### Work request
Print the records below word for word, beginning with the first line and ending once the line containing "multiplexers | 48 | 48 | 17.0" is printed.

[Input material Boundary: Start]

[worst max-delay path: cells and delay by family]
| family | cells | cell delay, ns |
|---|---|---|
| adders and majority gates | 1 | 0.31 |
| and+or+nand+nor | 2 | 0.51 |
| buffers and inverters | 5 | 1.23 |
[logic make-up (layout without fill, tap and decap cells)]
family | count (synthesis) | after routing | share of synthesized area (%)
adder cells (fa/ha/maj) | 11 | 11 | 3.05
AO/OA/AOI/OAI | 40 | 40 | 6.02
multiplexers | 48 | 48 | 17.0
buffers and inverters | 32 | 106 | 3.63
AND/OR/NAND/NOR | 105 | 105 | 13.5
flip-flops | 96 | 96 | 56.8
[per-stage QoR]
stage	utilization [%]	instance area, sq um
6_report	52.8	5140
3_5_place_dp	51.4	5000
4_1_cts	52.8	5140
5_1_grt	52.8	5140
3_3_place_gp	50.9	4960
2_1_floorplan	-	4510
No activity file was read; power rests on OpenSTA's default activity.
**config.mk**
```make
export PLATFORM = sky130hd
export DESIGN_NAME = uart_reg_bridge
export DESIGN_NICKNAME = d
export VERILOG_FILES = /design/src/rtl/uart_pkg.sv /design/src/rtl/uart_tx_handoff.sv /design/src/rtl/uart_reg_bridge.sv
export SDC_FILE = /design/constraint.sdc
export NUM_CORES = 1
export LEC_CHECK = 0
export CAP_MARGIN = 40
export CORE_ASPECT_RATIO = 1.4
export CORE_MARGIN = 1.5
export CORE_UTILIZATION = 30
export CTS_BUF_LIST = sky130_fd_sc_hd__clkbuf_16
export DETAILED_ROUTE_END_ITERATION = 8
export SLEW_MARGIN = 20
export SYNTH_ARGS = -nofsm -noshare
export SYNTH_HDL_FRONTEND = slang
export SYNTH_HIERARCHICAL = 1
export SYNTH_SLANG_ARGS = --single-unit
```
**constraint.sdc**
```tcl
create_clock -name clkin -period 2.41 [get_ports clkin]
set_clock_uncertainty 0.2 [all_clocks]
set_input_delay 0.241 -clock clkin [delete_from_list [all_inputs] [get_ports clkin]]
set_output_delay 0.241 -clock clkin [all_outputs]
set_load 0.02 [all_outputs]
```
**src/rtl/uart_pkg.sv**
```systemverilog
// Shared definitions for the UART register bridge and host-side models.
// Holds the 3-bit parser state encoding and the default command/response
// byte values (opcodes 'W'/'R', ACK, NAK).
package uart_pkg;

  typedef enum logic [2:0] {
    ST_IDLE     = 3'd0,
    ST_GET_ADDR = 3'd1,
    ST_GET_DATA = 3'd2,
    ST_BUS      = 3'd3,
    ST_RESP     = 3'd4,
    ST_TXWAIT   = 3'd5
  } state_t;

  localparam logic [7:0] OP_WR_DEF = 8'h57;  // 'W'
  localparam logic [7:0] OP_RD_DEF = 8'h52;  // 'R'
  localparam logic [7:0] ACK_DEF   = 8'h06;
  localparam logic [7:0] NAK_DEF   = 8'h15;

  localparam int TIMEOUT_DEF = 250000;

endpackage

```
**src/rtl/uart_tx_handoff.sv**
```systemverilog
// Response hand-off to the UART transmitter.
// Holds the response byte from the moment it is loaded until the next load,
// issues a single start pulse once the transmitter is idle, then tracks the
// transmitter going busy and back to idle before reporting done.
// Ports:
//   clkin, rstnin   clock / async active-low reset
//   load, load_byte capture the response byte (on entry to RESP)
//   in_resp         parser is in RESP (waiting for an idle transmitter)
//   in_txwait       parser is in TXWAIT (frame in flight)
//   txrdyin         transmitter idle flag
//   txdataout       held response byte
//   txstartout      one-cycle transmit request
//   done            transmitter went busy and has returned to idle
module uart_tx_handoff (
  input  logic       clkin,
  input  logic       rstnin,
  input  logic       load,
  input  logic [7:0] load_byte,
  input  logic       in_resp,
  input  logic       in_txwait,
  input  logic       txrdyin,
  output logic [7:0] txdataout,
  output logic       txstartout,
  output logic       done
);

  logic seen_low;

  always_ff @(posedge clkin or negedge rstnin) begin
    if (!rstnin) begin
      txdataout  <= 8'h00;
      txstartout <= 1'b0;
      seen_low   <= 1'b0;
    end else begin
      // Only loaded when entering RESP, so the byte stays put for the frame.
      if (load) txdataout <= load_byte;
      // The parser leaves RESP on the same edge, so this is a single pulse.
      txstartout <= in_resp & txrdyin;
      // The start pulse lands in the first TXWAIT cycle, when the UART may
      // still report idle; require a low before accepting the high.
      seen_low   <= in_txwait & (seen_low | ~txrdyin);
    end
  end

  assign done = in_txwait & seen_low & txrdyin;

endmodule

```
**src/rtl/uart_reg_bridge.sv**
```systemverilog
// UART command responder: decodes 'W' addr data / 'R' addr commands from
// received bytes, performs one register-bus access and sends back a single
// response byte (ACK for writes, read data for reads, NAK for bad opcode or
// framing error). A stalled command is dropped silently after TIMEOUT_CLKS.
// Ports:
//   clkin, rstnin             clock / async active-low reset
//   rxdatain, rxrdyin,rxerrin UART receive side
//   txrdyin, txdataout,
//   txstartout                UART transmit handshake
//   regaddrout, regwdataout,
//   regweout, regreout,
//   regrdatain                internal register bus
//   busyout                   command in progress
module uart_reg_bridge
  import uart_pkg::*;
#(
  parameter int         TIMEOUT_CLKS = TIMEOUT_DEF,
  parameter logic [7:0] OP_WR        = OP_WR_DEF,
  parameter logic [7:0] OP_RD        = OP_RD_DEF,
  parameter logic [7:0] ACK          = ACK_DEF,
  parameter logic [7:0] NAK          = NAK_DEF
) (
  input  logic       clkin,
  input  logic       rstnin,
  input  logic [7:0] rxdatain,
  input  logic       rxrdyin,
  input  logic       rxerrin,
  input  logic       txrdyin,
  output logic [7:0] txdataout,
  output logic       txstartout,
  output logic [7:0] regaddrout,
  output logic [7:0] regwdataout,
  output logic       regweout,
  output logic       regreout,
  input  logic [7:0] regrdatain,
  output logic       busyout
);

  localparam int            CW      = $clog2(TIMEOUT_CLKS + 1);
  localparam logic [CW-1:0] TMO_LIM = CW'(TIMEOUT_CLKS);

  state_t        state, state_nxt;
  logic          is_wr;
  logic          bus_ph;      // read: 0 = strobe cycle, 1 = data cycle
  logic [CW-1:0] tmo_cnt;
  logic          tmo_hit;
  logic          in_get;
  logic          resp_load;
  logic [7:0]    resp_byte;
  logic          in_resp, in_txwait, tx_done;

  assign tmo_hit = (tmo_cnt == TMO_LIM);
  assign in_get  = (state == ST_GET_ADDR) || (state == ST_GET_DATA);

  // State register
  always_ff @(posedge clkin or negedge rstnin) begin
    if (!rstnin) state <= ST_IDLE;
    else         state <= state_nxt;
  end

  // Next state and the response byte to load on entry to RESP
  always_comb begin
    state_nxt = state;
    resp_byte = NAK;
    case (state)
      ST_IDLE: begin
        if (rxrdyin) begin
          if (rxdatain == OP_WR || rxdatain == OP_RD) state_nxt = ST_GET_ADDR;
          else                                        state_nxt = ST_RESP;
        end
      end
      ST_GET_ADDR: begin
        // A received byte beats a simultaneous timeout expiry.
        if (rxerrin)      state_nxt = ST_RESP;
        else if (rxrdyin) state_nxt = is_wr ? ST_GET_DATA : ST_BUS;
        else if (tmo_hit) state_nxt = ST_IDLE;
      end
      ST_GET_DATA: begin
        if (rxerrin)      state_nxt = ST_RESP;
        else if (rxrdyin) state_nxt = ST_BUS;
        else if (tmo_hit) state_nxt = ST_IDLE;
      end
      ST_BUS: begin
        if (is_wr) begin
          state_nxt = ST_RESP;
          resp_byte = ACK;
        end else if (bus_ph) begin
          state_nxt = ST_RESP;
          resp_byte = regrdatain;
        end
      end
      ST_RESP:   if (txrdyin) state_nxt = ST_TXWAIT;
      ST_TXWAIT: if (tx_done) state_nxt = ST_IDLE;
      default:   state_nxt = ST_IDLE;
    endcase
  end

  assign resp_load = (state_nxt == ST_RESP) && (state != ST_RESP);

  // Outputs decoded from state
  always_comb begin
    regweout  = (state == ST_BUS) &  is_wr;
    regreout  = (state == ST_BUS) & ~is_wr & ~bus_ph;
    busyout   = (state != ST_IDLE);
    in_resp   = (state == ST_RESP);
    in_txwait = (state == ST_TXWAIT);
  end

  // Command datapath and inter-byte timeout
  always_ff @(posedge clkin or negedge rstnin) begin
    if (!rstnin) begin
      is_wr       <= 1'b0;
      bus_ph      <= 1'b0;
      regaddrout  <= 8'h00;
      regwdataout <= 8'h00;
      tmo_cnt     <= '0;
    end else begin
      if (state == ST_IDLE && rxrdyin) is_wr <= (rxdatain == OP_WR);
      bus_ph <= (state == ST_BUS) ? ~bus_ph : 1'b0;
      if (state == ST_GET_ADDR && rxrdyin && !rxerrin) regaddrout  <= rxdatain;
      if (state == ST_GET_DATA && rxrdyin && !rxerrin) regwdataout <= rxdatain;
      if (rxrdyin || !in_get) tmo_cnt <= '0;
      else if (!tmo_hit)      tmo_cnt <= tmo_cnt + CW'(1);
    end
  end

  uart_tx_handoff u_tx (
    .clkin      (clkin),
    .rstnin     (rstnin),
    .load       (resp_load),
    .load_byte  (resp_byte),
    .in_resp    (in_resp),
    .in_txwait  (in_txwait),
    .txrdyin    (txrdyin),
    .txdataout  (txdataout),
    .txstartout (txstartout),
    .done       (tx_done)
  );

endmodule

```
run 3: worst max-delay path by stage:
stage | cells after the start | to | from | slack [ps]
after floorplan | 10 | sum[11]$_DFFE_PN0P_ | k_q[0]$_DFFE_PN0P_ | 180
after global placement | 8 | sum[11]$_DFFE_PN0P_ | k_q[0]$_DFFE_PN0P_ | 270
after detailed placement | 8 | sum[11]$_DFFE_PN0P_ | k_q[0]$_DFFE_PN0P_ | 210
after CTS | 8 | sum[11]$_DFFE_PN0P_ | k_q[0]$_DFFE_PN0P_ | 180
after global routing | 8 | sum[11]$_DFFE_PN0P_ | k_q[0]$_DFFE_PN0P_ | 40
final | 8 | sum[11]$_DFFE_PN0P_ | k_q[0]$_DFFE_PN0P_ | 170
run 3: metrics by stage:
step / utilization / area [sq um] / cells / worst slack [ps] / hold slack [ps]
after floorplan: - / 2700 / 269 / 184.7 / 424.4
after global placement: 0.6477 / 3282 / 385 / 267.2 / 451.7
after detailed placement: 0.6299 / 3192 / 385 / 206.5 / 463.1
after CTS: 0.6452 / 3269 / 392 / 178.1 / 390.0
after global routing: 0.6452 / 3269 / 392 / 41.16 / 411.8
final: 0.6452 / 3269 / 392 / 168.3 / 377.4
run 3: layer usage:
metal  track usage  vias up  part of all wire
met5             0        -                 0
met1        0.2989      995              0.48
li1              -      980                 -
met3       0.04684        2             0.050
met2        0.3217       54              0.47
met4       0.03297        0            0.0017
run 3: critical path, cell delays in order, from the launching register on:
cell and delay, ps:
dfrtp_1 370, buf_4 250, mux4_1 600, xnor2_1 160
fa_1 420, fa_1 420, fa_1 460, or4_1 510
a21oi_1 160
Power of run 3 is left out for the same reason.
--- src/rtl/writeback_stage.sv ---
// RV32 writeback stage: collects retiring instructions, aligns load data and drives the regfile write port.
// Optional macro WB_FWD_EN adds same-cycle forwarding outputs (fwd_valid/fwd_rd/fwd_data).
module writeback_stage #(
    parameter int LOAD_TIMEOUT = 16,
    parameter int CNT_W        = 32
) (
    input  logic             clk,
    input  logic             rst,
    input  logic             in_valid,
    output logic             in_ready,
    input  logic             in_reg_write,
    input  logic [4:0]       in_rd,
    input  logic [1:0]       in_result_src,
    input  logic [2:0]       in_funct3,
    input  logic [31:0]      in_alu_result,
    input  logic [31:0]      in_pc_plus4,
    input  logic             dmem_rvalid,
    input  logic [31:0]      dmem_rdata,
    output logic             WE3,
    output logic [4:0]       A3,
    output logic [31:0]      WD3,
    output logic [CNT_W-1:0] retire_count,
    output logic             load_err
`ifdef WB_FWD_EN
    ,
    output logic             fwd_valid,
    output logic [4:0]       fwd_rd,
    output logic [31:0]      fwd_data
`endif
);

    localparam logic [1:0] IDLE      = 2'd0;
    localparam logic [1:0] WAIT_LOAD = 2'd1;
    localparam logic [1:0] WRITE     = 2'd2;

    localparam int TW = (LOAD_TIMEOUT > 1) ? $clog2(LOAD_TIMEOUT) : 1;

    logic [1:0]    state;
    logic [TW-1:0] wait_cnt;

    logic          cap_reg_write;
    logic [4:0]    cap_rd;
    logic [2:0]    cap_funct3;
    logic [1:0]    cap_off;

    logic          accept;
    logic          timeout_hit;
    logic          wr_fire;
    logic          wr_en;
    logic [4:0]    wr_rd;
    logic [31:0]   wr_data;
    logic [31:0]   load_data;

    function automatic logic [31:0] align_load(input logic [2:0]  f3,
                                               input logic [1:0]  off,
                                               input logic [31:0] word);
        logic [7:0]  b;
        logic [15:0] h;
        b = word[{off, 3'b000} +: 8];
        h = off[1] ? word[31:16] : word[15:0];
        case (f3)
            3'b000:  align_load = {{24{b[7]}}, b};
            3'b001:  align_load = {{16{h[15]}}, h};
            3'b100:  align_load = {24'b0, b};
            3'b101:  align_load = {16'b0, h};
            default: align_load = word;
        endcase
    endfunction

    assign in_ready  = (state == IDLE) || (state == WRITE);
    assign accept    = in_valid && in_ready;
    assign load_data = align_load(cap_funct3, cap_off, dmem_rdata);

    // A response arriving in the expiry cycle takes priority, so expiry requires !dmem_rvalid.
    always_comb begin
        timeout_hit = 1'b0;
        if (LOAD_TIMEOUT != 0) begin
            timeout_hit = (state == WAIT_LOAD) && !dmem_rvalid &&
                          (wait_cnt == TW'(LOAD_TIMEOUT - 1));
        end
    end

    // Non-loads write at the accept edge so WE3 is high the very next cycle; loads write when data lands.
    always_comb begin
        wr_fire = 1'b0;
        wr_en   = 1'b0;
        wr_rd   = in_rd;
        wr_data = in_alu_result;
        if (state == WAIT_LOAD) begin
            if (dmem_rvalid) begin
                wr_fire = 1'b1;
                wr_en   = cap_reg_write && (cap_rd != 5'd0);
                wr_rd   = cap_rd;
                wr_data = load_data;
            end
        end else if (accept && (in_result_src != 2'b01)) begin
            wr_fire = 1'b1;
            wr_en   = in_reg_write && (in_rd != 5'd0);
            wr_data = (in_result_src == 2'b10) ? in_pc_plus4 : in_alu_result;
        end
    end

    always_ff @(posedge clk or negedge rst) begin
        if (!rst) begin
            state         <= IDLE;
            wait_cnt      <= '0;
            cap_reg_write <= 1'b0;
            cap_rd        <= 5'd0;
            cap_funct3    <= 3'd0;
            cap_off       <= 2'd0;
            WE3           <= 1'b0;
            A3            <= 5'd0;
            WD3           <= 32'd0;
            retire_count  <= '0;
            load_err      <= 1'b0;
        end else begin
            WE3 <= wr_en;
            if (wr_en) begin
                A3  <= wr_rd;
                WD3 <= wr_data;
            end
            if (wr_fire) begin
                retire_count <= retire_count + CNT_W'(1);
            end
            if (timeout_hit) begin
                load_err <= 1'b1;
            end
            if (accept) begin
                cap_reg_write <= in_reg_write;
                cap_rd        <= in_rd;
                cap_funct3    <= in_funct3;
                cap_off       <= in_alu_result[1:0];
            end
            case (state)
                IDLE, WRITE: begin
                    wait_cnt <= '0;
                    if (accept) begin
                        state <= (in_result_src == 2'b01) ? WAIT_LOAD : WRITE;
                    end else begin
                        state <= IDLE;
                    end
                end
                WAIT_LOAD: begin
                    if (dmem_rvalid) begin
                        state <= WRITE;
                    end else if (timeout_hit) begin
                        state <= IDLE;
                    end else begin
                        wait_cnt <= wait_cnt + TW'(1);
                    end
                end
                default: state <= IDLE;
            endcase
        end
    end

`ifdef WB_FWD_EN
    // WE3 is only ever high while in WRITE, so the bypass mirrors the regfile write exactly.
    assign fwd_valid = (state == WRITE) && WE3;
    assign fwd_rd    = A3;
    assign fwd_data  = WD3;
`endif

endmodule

[Input material Boundary: End]

### Result of the exercise
[worst max-delay path: cells and delay by family]
| family | cells | cell delay, ns |
|---|---|---|
| adders and majority gates | 1 | 0.31 |
| and+or+nand+nor | 2 | 0.51 |
| buffers and inverters | 5 | 1.23 |
[logic make-up (layout without fill, tap and decap cells)]
family | count (synthesis) | after routing | share of synthesized area (%)
adder cells (fa/ha/maj) | 11 | 11 | 3.05
AO/OA/AOI/OAI | 40 | 40 | 6.02
multiplexers | 48 | 48 | 17.0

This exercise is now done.